• _Problem details_
Start at the first line of the material. Repeat each line exactly through the one containing "DFF: 1 / 0.35", then stop.

• _Records to process_
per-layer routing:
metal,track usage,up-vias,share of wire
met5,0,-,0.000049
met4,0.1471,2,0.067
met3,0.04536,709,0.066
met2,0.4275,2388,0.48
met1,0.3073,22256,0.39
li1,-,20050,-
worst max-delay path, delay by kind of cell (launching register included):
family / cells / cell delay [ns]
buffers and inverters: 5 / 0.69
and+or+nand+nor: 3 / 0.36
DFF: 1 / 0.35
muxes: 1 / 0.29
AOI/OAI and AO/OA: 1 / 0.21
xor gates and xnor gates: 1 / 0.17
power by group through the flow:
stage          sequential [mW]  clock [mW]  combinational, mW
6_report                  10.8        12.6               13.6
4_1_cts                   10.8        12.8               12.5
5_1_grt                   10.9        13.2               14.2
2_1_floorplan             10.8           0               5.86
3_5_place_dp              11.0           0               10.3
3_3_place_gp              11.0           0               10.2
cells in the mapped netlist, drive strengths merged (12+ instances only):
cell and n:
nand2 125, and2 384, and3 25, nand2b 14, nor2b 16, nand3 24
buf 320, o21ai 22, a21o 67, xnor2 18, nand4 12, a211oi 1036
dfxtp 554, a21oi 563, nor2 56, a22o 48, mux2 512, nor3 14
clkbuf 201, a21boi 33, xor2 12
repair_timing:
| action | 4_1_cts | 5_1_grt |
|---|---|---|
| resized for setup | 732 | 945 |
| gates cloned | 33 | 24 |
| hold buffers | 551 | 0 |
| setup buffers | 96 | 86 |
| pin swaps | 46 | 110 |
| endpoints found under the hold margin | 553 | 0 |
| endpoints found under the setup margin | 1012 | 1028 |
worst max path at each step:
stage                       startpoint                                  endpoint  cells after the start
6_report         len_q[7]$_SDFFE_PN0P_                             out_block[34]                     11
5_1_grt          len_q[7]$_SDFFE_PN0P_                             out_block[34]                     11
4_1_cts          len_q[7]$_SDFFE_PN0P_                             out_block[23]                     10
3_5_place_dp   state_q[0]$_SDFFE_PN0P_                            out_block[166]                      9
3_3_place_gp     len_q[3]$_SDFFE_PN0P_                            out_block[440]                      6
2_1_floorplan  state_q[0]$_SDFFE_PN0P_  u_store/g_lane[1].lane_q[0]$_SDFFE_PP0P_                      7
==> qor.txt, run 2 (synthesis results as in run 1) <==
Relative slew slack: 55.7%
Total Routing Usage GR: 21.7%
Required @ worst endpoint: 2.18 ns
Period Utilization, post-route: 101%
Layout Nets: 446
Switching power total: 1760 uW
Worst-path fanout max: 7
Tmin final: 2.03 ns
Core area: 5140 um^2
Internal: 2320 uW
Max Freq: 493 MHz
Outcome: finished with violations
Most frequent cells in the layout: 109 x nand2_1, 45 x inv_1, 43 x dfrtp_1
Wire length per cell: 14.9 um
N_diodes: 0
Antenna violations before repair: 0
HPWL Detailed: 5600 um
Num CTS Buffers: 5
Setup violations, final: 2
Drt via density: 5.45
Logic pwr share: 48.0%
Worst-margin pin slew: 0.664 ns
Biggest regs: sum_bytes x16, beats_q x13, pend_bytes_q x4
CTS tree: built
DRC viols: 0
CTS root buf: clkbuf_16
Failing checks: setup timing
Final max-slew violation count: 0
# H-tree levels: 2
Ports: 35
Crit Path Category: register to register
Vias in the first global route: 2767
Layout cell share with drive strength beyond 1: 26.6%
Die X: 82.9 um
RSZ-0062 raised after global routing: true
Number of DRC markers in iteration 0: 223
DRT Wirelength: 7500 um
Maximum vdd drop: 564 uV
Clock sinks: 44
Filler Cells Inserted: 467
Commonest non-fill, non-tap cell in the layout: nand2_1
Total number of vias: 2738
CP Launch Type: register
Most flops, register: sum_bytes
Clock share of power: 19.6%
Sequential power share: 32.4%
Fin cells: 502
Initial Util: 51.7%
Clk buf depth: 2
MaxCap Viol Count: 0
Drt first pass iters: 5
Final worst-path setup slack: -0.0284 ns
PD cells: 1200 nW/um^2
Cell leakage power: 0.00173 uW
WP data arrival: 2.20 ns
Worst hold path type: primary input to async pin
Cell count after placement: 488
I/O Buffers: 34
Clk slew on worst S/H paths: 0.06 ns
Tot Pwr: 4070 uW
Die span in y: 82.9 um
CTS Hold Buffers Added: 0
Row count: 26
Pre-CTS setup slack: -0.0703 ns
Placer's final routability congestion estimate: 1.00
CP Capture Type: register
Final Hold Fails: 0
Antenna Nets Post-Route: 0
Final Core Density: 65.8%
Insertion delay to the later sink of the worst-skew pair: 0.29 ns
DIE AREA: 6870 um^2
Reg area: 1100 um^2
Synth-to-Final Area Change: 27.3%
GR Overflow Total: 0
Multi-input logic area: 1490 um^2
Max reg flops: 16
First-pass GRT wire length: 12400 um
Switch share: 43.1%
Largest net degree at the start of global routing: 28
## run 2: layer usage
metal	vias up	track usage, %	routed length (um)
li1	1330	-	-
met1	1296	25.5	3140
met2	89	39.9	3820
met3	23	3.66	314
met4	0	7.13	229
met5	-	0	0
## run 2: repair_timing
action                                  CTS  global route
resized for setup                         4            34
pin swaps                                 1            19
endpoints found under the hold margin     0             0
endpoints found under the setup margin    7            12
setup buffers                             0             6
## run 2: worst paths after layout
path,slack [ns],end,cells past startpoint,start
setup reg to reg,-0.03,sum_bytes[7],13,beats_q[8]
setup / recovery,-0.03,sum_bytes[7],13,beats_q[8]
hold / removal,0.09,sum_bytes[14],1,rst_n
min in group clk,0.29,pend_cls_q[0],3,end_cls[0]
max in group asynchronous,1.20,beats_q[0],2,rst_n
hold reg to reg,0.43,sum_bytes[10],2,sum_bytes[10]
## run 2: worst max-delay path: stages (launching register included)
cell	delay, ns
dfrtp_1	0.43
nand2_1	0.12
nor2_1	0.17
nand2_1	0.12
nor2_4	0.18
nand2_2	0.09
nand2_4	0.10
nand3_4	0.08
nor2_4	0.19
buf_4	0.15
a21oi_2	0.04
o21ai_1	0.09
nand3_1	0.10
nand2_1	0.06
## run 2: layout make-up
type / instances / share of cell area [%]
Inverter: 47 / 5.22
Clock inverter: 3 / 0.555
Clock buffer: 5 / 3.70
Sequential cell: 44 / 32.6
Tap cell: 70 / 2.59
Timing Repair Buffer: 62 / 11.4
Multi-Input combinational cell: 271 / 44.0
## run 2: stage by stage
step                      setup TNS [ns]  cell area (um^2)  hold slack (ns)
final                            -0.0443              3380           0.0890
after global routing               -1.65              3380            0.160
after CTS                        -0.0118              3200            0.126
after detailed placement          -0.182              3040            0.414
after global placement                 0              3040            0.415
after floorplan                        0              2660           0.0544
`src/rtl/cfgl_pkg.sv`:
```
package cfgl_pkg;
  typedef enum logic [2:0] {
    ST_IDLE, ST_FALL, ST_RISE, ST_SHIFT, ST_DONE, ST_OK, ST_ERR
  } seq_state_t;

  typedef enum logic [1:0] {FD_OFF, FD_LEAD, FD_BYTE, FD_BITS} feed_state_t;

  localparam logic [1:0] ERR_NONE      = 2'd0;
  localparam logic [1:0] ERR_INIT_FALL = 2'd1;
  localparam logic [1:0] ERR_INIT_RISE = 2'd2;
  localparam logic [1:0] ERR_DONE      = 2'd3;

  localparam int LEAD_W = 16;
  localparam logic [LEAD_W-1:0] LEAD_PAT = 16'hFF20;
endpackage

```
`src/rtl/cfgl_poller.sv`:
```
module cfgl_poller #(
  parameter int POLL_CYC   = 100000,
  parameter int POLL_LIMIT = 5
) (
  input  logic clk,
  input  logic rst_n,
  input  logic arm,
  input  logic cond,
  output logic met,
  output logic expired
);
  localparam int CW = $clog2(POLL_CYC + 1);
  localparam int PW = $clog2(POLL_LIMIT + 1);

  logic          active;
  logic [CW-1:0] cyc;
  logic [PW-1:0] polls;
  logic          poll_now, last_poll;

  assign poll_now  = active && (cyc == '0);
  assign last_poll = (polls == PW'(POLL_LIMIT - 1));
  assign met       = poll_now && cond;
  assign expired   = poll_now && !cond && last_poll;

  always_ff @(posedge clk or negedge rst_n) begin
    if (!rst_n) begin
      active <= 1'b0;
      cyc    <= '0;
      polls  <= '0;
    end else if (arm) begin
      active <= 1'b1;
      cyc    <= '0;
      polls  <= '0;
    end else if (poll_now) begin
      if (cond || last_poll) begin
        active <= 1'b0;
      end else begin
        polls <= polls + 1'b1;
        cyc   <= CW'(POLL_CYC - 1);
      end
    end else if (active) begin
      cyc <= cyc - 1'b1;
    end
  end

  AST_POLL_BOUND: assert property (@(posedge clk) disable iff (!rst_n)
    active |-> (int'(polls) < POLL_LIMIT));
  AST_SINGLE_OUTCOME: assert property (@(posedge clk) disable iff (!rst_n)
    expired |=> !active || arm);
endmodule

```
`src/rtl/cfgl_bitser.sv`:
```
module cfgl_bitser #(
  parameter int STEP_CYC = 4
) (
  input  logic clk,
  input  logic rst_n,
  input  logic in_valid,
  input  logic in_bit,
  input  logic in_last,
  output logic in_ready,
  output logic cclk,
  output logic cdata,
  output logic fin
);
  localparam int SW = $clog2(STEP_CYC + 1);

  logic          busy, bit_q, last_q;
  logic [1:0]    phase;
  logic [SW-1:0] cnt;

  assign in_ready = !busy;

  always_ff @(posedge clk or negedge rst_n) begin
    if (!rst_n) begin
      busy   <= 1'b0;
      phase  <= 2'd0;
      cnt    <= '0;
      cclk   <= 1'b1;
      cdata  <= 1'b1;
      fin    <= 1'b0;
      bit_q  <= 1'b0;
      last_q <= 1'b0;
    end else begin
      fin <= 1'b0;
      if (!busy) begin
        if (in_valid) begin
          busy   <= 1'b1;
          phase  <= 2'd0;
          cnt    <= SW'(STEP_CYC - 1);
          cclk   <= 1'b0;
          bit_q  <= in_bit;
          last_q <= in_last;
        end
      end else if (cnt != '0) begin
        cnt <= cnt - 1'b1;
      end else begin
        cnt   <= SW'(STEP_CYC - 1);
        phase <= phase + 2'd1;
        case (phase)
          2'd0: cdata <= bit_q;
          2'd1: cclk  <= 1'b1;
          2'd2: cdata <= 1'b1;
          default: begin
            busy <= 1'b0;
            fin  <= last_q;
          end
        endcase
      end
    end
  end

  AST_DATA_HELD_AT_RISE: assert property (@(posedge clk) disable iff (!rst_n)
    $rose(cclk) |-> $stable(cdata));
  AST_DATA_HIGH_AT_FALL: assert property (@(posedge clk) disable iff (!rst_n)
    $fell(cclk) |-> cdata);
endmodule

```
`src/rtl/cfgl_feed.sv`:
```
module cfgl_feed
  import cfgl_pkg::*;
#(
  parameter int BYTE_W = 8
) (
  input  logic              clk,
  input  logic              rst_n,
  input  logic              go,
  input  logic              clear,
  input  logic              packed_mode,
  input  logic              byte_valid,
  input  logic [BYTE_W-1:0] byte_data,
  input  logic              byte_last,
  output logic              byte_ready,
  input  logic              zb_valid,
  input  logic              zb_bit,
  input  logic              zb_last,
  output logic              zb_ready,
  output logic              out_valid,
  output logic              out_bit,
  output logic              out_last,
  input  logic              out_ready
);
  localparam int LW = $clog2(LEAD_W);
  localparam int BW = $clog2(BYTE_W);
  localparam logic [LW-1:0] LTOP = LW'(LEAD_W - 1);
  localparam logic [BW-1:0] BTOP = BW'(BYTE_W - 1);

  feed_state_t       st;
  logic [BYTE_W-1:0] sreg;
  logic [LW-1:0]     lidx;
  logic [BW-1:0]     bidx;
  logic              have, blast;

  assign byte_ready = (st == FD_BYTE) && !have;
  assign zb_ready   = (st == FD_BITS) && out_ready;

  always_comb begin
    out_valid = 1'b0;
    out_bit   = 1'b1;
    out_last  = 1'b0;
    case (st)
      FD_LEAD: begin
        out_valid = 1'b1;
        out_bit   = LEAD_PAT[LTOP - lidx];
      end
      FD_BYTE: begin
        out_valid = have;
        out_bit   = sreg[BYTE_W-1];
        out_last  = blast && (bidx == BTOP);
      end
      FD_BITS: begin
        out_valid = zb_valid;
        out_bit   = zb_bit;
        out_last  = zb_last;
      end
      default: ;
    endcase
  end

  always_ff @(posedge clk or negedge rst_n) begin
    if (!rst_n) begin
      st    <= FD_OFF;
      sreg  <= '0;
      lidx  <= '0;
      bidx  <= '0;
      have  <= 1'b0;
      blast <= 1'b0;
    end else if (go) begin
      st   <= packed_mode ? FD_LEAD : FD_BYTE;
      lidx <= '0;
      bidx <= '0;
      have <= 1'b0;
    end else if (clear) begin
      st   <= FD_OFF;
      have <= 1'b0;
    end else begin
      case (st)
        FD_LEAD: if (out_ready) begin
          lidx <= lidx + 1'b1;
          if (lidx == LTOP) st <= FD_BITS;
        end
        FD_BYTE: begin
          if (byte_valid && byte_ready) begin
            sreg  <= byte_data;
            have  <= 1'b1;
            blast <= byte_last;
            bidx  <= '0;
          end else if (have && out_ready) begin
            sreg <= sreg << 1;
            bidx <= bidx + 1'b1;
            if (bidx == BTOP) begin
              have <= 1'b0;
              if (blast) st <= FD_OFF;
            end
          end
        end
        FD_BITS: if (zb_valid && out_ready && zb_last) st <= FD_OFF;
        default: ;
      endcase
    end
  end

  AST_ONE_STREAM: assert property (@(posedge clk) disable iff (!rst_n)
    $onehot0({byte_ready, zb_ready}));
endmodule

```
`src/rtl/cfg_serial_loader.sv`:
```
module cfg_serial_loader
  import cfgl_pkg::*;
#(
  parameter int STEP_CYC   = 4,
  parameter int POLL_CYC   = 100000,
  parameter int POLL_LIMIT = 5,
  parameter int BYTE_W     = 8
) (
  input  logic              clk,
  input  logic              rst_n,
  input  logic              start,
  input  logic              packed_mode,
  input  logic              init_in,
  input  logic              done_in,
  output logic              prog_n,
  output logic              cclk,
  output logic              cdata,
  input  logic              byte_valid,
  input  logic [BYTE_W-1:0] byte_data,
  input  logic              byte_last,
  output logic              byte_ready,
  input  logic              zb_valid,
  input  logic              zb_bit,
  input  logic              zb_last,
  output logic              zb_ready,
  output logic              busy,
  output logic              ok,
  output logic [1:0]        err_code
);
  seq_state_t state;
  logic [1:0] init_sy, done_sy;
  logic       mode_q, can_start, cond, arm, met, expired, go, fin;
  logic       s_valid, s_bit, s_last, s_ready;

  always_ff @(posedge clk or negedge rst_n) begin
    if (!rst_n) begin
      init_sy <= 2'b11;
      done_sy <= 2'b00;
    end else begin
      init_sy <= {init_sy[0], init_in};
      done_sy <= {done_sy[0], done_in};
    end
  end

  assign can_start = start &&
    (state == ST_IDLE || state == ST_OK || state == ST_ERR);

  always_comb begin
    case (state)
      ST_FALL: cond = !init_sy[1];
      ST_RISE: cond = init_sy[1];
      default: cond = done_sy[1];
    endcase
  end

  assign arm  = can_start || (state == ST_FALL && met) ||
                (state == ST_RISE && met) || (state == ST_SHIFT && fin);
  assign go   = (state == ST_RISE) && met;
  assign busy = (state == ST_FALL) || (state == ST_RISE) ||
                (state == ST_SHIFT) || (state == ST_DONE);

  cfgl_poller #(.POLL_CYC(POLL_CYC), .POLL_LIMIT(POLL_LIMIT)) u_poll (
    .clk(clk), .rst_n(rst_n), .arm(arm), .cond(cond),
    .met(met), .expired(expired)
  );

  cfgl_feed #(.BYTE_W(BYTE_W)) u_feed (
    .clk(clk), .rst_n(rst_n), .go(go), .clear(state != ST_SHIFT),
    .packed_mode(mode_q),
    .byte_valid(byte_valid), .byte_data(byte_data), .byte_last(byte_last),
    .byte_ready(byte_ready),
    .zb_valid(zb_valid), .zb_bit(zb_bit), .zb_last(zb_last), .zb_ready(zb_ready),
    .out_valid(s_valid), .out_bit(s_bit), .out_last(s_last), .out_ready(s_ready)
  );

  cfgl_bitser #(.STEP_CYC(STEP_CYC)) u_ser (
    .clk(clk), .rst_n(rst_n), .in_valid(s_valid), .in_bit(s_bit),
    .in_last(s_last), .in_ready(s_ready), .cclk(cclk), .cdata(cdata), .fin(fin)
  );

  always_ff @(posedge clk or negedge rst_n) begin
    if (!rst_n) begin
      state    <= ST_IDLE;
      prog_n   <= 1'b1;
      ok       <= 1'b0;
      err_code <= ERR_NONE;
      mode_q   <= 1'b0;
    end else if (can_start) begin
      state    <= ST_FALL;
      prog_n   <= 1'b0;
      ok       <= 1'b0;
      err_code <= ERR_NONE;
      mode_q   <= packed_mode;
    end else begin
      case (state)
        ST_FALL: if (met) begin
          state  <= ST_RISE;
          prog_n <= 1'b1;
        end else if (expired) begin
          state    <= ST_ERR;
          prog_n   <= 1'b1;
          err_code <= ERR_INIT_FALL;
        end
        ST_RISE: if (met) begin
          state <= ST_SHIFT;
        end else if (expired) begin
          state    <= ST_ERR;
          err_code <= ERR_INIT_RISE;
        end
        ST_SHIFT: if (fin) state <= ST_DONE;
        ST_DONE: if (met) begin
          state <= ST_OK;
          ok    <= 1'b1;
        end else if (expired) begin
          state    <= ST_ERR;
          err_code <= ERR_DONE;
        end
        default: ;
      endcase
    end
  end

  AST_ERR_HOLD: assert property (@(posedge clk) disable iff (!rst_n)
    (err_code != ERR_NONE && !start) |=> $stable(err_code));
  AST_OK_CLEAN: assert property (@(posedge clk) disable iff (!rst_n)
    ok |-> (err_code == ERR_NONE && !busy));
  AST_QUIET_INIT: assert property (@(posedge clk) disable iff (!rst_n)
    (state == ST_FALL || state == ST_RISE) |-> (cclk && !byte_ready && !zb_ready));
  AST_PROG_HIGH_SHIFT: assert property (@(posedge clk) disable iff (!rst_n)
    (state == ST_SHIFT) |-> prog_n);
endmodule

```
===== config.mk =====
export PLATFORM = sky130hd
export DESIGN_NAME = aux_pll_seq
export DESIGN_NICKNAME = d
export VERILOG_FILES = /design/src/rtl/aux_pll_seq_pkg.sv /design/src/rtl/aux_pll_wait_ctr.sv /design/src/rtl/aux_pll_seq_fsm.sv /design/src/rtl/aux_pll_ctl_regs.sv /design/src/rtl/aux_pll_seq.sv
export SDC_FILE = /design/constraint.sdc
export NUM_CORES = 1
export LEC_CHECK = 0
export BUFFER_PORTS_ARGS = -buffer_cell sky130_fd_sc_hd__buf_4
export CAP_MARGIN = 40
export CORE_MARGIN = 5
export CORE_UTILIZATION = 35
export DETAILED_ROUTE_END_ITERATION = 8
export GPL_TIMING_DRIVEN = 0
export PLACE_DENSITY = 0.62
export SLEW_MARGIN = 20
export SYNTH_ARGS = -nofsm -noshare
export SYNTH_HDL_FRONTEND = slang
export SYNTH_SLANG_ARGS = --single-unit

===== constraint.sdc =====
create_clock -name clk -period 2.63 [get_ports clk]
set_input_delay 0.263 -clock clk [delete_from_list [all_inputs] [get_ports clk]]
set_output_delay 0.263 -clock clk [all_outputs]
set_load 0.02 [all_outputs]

• _Written response_
per-layer routing:
metal,track usage,up-vias,share of wire
met5,0,-,0.000049
met4,0.1471,2,0.067
met3,0.04536,709,0.066
met2,0.4275,2388,0.48
met1,0.3073,22256,0.39
li1,-,20050,-
worst max-delay path, delay by kind of cell (launching register included):
family / cells / cell delay [ns]
buffers and inverters: 5 / 0.69
and+or+nand+nor: 3 / 0.36
DFF: 1 / 0.35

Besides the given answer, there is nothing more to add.